First of all, "ordinary festival goers" don't stay at hotels, they tend to camp. Secondly, they might be finding accommodation tricky to come by because there isn't much there in the first place. Which is precisely why the BBC have had to fall back on places that cost a bit more.

And, yes, it might be a bit inconvenient to have to travel 20 miles in to see a band - but the BBC staff are getting there to work, so probably have slightly more pressing deadlines that some people who love the festival so much they don't want to miss out on a warm bed and a nice breakfast before going onto the site.

Hastings could have saved himself from looking foolish if he'd actually read this paragraph in his own report:
Last night one hotelier claimed bookings for BBC staff covering the festival at this month may extend to 400 rooms.
Having established that there's only about 400 BBC staff going to the festival, and that this isn't the only hotel being used as base, a journalist might have realised that the rooms aren't simply being used a lodging.

But then a journalist might also have quietly spiked the story that isn't one before running it again.


It's like Kasabian can see the future

Listen to mystic Serge:

Kasabian feel it is inevitable that they will become "shit".

The 'Empire' rockers are about to release their fourth album, and while they feel it will be a "classic", the band don't think they'll be able to make albums of the same quality forever.

Guitarist Serge Pizzorno said: "It's to do with being on a roll. Everyone at some point goes shit it's inevitable. It's about getting it down as quickly as you can, because it won't last.
Of course, this prediction would have been a bit more impressive had he made it at the start of first rehearsal. It's a bit like saying Pour Moi will win the Derby one day.

Still, Serge is nothing if not realistic in acknowledging the potential of Kasabian to be shit.
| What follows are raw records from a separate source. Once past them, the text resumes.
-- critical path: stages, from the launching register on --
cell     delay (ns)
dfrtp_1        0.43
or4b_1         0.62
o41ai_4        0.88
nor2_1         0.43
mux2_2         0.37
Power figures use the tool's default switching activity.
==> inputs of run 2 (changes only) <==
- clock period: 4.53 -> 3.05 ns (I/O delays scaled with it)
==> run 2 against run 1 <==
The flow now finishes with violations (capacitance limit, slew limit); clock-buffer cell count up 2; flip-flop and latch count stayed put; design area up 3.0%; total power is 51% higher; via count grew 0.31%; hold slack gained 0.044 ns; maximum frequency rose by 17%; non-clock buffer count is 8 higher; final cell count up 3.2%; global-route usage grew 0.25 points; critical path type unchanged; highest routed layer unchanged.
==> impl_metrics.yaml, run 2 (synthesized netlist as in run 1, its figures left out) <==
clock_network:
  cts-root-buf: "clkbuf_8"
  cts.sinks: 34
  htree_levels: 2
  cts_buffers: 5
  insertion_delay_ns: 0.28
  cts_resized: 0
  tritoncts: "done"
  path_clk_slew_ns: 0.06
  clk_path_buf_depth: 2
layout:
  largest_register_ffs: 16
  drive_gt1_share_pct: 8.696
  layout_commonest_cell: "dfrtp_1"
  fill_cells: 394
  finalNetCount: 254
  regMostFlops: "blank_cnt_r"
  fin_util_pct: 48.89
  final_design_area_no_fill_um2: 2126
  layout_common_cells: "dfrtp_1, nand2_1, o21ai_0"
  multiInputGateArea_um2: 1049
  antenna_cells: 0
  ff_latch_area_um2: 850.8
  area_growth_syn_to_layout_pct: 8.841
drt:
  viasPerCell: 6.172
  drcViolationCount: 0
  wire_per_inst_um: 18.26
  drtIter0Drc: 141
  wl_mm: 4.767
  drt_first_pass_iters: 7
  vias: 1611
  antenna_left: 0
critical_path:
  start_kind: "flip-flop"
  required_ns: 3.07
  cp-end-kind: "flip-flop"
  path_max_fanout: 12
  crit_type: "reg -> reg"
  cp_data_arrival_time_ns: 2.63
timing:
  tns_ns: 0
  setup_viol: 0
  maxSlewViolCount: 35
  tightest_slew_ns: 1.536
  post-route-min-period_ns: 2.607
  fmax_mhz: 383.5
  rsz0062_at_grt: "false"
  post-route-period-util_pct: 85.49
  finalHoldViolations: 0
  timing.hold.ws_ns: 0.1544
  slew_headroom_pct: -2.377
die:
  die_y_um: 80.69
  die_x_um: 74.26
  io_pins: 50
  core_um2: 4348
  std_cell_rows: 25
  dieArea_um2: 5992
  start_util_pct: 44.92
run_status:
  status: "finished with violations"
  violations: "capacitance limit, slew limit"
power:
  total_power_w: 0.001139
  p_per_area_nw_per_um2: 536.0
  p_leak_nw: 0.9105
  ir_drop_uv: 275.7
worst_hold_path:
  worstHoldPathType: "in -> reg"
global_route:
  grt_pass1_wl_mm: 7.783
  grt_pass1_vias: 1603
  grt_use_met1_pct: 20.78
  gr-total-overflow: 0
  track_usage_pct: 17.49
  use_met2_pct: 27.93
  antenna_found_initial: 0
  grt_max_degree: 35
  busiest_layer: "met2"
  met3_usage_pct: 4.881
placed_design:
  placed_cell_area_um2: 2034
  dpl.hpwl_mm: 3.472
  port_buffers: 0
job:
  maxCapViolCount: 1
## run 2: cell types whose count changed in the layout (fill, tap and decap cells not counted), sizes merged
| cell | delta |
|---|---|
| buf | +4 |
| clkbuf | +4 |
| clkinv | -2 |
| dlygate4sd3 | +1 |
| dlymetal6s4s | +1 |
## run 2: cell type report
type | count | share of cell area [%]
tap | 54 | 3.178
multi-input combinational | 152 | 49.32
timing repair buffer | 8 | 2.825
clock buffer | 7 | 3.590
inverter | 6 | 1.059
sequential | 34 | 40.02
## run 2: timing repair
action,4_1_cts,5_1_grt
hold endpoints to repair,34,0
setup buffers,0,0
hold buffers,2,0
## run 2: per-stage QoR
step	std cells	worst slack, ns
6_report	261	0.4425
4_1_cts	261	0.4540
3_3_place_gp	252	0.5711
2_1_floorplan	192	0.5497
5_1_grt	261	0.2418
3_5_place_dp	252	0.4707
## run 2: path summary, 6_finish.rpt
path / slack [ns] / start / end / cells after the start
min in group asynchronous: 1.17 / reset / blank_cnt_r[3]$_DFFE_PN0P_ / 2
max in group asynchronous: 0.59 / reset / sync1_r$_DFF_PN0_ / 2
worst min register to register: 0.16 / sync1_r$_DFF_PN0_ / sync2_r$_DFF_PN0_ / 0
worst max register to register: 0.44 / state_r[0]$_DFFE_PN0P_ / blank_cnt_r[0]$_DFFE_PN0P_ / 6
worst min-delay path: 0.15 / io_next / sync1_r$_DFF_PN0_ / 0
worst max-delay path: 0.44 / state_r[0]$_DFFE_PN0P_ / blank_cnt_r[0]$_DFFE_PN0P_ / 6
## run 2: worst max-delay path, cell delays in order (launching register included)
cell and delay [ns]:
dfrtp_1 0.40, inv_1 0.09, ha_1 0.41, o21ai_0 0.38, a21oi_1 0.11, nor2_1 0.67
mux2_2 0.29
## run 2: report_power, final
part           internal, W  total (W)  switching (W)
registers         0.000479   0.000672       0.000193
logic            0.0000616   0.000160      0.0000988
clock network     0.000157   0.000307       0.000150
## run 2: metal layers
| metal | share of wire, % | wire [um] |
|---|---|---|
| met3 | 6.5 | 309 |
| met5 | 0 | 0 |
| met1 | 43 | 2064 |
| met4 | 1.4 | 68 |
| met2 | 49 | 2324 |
Actually, I say "realistic"...
"It happens to the great writers of all time at some point."
... but he does seem to be convinced there are some sort of great writers involved in this story.
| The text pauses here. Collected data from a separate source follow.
## src/rtl/cache_pkg.sv

```systemverilog
// rtl/cache_pkg.sv - shared state encoding and width helpers for the cache page slot
package cache_pkg;

    typedef enum logic [1:0] {
        ST_EMPTY    = 2'd0,
        ST_LOADING  = 2'd1,
        ST_LOADED   = 2'd2,
        ST_FLUSHING = 2'd3
    } page_state_t;

    function automatic int tag_bits(input int address_size, input int word_bits);
        return address_size - word_bits - 2;
    endfunction

    function automatic int slot_address_bits(input int index_bits, input int word_bits);
        return index_bits + word_bits + 2;
    endfunction

endpackage

```

## src/rtl/cache_page_if.sv

```systemverilog
// rtl/cache_page_if.sv - bus-side and memory-side signal bundle of one cache page slot
interface cache_page_if
    import cache_pkg::*;
#(
    parameter int ADDRESS_SIZE = 24,
    parameter int WORD_BITS    = 5,
    parameter int INDEX_BITS   = 4
);
    localparam int SLOT_BITS = slot_address_bits(INDEX_BITS, WORD_BITS);

    logic                    bus_enable;
    logic                    bus_write;
    logic [ADDRESS_SIZE-1:0] bus_address;
    logic                    page_selected;
    logic                    page_valid;
    logic                    word_ready;
    logic [SLOT_BITS-1:0]    bus_sram_address;

    logic [SLOT_BITS-1:0]    sram_address;
    logic                    sram_busy;
    logic                    mem_read;
    logic                    mem_write;
    logic [ADDRESS_SIZE-1:0] mem_address;
    logic                    mem_ack;

    modport master (
        output bus_enable, bus_write, bus_address, page_selected, sram_busy, mem_ack,
        input  page_valid, word_ready, bus_sram_address, sram_address,
               mem_read, mem_write, mem_address
    );

    modport slave (
        input  bus_enable, bus_write, bus_address, page_selected, sram_busy, mem_ack,
        output page_valid, word_ready, bus_sram_address, sram_address,
               mem_read, mem_write, mem_address
    );

endinterface

```

## src/rtl/cache_word_scan.sv

```systemverilog
// rtl/cache_word_scan.sv - wrapping word pointer shared by the fill and flush sweeps
module cache_word_scan #(
    parameter int WORD_BITS = 5
) (
    input  logic                 clk,
    input  logic                 rst,
    input  logic                 load,
    input  logic [WORD_BITS-1:0] load_word,
    input  logic                 step,
    output logic [WORD_BITS-1:0] pointer,
    output logic                 done
);
    // count tracks steps since load, so a sweep ends after one full lap whatever the start word
    logic [WORD_BITS-1:0] count;

    assign done = step && (count == '1);

    always_ff @(posedge clk or negedge rst) begin
        if (!rst) begin
            pointer <= '0;
            count   <= '0;
        end else if (load) begin
            pointer <= load_word;
            count   <= '0;
        end else if (step) begin
            pointer <= pointer + 1'b1;
            count   <= count + 1'b1;
        end
    end

endmodule

```

## src/rtl/cache_page.sv

```systemverilog
// rtl/cache_page.sv - one page slot of a paged cache: critical-word-first fill, dirty write-back
module cache_page
    import cache_pkg::*;
#(
    parameter int ADDRESS_SIZE = 24,
    parameter int WORD_BITS    = 5,
    parameter int INDEX_BITS   = 4,
    parameter int INDEX        = 0
) (
    input  logic clk,
    input  logic rst,
    input  logic auto_paging,
    input  logic auto_paging_changed,
    input  logic manual_set,
    input  logic [tag_bits(ADDRESS_SIZE, WORD_BITS)-INDEX_BITS-1:0] manual_page,
    input  logic invalidate,
    input  logic write_back_en,
    output logic dirty,
    cache_page_if.slave bus
);
    localparam int TAG_BITS = tag_bits(ADDRESS_SIZE, WORD_BITS);
    localparam int WORDS    = 1 << WORD_BITS;
    localparam logic [INDEX_BITS-1:0] SLOT = INDEX[INDEX_BITS-1:0];

    page_state_t          state;
    logic [TAG_BITS-1:0]  tag;
    logic [TAG_BITS-1:0]  pend_tag;
    logic [WORD_BITS-1:0] pend_start;
    logic                 pending;
    logic                 ack_pending;
    logic                 mem_read_q;
    logic [WORDS-1:0]     valid_bits;
    logic [WORDS-1:0]     dirty_bits;

    logic                 aligned;
    logic [WORD_BITS-1:0] w;
    logic [TAG_BITS-1:0]  bus_tag;
    logic [TAG_BITS-1:0]  new_tag;
    logic [WORD_BITS-1:0] new_start;
    logic                 tag_match;
    logic                 auto_miss;
    logic                 manual_change;
    logic                 change;
    logic                 kill;
    logic                 flush_ok;
    logic                 transferring;
    logic                 complete;
    logic                 step;
    logic                 start_fill;
    logic                 start_flush;
    logic                 resume_fill;
    logic                 scan_load;
    logic [WORD_BITS-1:0] scan_load_word;
    logic [WORD_BITS-1:0] ptr;
    logic                 scan_done;

    assign aligned   = bus.bus_enable && (bus.bus_address[1:0] == 2'b00);
    assign w         = bus.bus_address[WORD_BITS+1:2];
    assign bus_tag   = bus.bus_address[ADDRESS_SIZE-1:WORD_BITS+2];
    // in manual mode the slot only owns addresses whose low tag bits equal its index
    assign tag_match = auto_paging ? (tag == bus_tag)
                                   : (tag[INDEX_BITS-1:0] == bus_tag[INDEX_BITS-1:0]);

    assign bus.page_valid = ((state == ST_LOADING) || (state == ST_LOADED)) && tag_match;
    assign bus.word_ready = bus.page_valid && bus.page_selected && valid_bits[w]
                            && (state != ST_FLUSHING);

    assign auto_miss     = aligned && bus.page_selected && auto_paging && !bus.page_valid;
    assign manual_change = !auto_paging && manual_set;
    assign change        = auto_miss || manual_change;
    assign new_tag       = manual_change ? {manual_page, SLOT} : bus_tag;
    assign new_start     = manual_change ? '0 : w;
    assign kill          = invalidate || auto_paging_changed;
    assign dirty         = |dirty_bits;
    assign flush_ok      = dirty && write_back_en;

    // an ack seen while the SRAM port is busy is held until the port frees up
    assign transferring = (state == ST_LOADING) || ((state == ST_FLUSHING) && dirty_bits[ptr]);
    assign complete     = transferring && !bus.sram_busy && (bus.mem_ack || ack_pending);
    assign step         = ((state == ST_LOADING) && complete)
                       || ((state == ST_FLUSHING) && (!dirty_bits[ptr] || complete));

    assign start_fill     = !kill && change
                            && ((state == ST_EMPTY) || ((state == ST_LOADED) && !flush_ok));
    assign start_flush    = (state == ST_LOADED) && flush_ok && (kill || change);
    assign resume_fill    = (state == ST_FLUSHING) && scan_done && pending;
    assign scan_load      = start_fill || start_flush || resume_fill;
    assign scan_load_word = start_fill ? new_start : (resume_fill ? pend_start : '0);

    cache_word_scan #(
        .WORD_BITS (WORD_BITS)
    ) u_scan (
        .clk       (clk),
        .rst       (rst),
        .load      (scan_load),
        .load_word (scan_load_word),
        .step      (step),
        .pointer   (ptr),
        .done      (scan_done)
    );

    assign bus.mem_read         = mem_read_q;
    assign bus.mem_write        = (state == ST_FLUSHING) && dirty_bits[ptr];
    assign bus.mem_address      = {tag, ptr, 2'b00};
    assign bus.sram_address     = {SLOT, ptr, 2'b00};
    assign bus.bus_sram_address = {SLOT, w, 2'b00};

    always_ff @(posedge clk or negedge rst) begin
        if (!rst) begin
            state       <= ST_EMPTY;
            tag         <= '0;
            pend_tag    <= '0;
            pend_start  <= '0;
            pending     <= 1'b0;
            ack_pending <= 1'b0;
            mem_read_q  <= 1'b0;
            valid_bits  <= '0;
            dirty_bits  <= '0;
        end else begin
            if (complete)
                ack_pending <= 1'b0;
            else if (transferring && bus.mem_ack && bus.sram_busy)
                ack_pending <= 1'b1;

            if (aligned && bus.bus_write && bus.word_ready)
                dirty_bits[w] <= 1'b1;

            case (state)
                ST_EMPTY: begin
                    if (start_fill) begin
                        tag        <= new_tag;
                        valid_bits <= '0;
                        dirty_bits <= '0;
                        mem_read_q <= 1'b1;
                        state      <= ST_LOADING;
                    end
                end
                ST_LOADING: begin
                    if (kill) begin
                        mem_read_q  <= 1'b0;
                        ack_pending <= 1'b0;
                        state       <= ST_EMPTY;
                    end else if (complete) begin
                        valid_bits[ptr] <= 1'b1;
                        if (scan_done) begin
                            mem_read_q <= 1'b0;
                            state      <= ST_LOADED;
                        end
                    end
                end
                ST_LOADED: begin
                    if (start_flush) begin
                        pending    <= !kill;
                        pend_tag   <= new_tag;
                        pend_start <= new_start;
                        state      <= ST_FLUSHING;
                    end else if (kill) begin
                        state <= ST_EMPTY;
                    end else if (start_fill) begin
                        tag        <= new_tag;
                        valid_bits <= '0;
                        dirty_bits <= '0;
                        mem_read_q <= 1'b1;
                        state      <= ST_LOADING;
                    end
                end
                ST_FLUSHING: begin
                    if (complete)
                        dirty_bits[ptr] <= 1'b0;
                    if (scan_done) begin
                        if (pending) begin
                            tag        <= pend_tag;
                            valid_bits <= '0;
                            dirty_bits <= '0;
                            pending    <= 1'b0;
                            mem_read_q <= 1'b1;
                            state      <= ST_LOADING;
                        end else begin
                            state <= ST_EMPTY;
                        end
                    end
                end
                default: state <= ST_EMPTY;
            endcase
        end
    end

endmodule

```

## src/flat_wrapper.sv

```systemverilog
// flat-port wrapper written by rule: the top's interface ports become plain ports
module cache_page_flat import cache_pkg::*;
#(
    parameter int ADDRESS_SIZE = 24,
    parameter int WORD_BITS    = 5,
    parameter int INDEX_BITS   = 4,
    parameter int INDEX        = 0
)
  (clk, rst, auto_paging, auto_paging_changed, manual_set, manual_page, invalidate, write_back_en, dirty, bus_bus_enable, bus_bus_write, bus_bus_address, bus_page_selected, bus_sram_busy, bus_mem_ack, bus_page_valid, bus_word_ready, bus_bus_sram_address, bus_sram_address, bus_mem_read, bus_mem_write, bus_mem_address);
  cache_page_if #(.ADDRESS_SIZE(ADDRESS_SIZE), .WORD_BITS(WORD_BITS), .INDEX_BITS(INDEX_BITS)) bus_i ();
  input  logic clk;
  input  logic rst;
  input  logic auto_paging;
  input  logic auto_paging_changed;
  input  logic manual_set;
  input  logic [tag_bits(ADDRESS_SIZE, WORD_BITS)-INDEX_BITS-1:0] manual_page;
  input  logic invalidate;
  input  logic write_back_en;
  output logic dirty;
  input wire logic [$bits(bus_i.bus_enable)-1:0] bus_bus_enable;
  input wire logic [$bits(bus_i.bus_write)-1:0] bus_bus_write;
  input wire logic [$bits(bus_i.bus_address)-1:0] bus_bus_address;
  input wire logic [$bits(bus_i.page_selected)-1:0] bus_page_selected;
  input wire logic [$bits(bus_i.sram_busy)-1:0] bus_sram_busy;
  input wire logic [$bits(bus_i.mem_ack)-1:0] bus_mem_ack;
  output wire logic [$bits(bus_i.page_valid)-1:0] bus_page_valid;
  output wire logic [$bits(bus_i.word_ready)-1:0] bus_word_ready;
  output wire logic [$bits(bus_i.bus_sram_address)-1:0] bus_bus_sram_address;
  output wire logic [$bits(bus_i.sram_address)-1:0] bus_sram_address;
  output wire logic [$bits(bus_i.mem_read)-1:0] bus_mem_read;
  output wire logic [$bits(bus_i.mem_write)-1:0] bus_mem_write;
  output wire logic [$bits(bus_i.mem_address)-1:0] bus_mem_address;
  assign bus_i.bus_enable = bus_bus_enable;
  assign bus_i.bus_write = bus_bus_write;
  assign bus_i.bus_address = bus_bus_address;
  assign bus_i.page_selected = bus_page_selected;
  assign bus_i.sram_busy = bus_sram_busy;
  assign bus_i.mem_ack = bus_mem_ack;
  assign bus_page_valid = bus_i.page_valid;
  assign bus_word_ready = bus_i.word_ready;
  assign bus_bus_sram_address = bus_i.bus_sram_address;
  assign bus_sram_address = bus_i.sram_address;
  assign bus_mem_read = bus_i.mem_read;
  assign bus_mem_write = bus_i.mem_write;
  assign bus_mem_address = bus_i.mem_address;
  cache_page #(.ADDRESS_SIZE(ADDRESS_SIZE), .WORD_BITS(WORD_BITS), .INDEX_BITS(INDEX_BITS), .INDEX(INDEX)) u_core (.clk(clk), .rst(rst), .auto_paging(auto_paging), .auto_paging_changed(auto_paging_changed), .manual_set(manual_set), .manual_page(manual_page), .invalidate(invalidate), .write_back_en(write_back_en), .dirty(dirty), .bus(bus_i));
endmodule
```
Vodafone goes to Glastonbury

Talking of companies with grubby tax records and Glastonbury, has Vodafone been trying to pretend it was able to get its customers into the festival?

Back in February, this message appeared on the Glatowatch forum:

Hi there,

I'm Natalie S and I do PR for Vodafone, and we wanted to share this link with you: [link to Vodafone video]

It shows Jenson Button & Lewis Hamilton setting up camp at their favourite music festival early... very early.

If you want to get your hands on tickets for some of Britain's hottest festivals this summer before they go on general sale, visit [link to Vodafone website]
Now, it's a bit spammy - Natalie S hadn't posted before, and hasn't posted since; and Vodafone don't have any tickets for Glastonbury so it's a bit off-topic for a Glastonbury board. But, to be fair, there was no suggestion there that there would be Glastonbury tickets for Vodafone customers.

The linked video was this one, which shows Jensen Button and Lewis Hamilton setting up a tent in a field having arrived early for a festival. Like how Vodafone customers get their tickets early. Aaaaah.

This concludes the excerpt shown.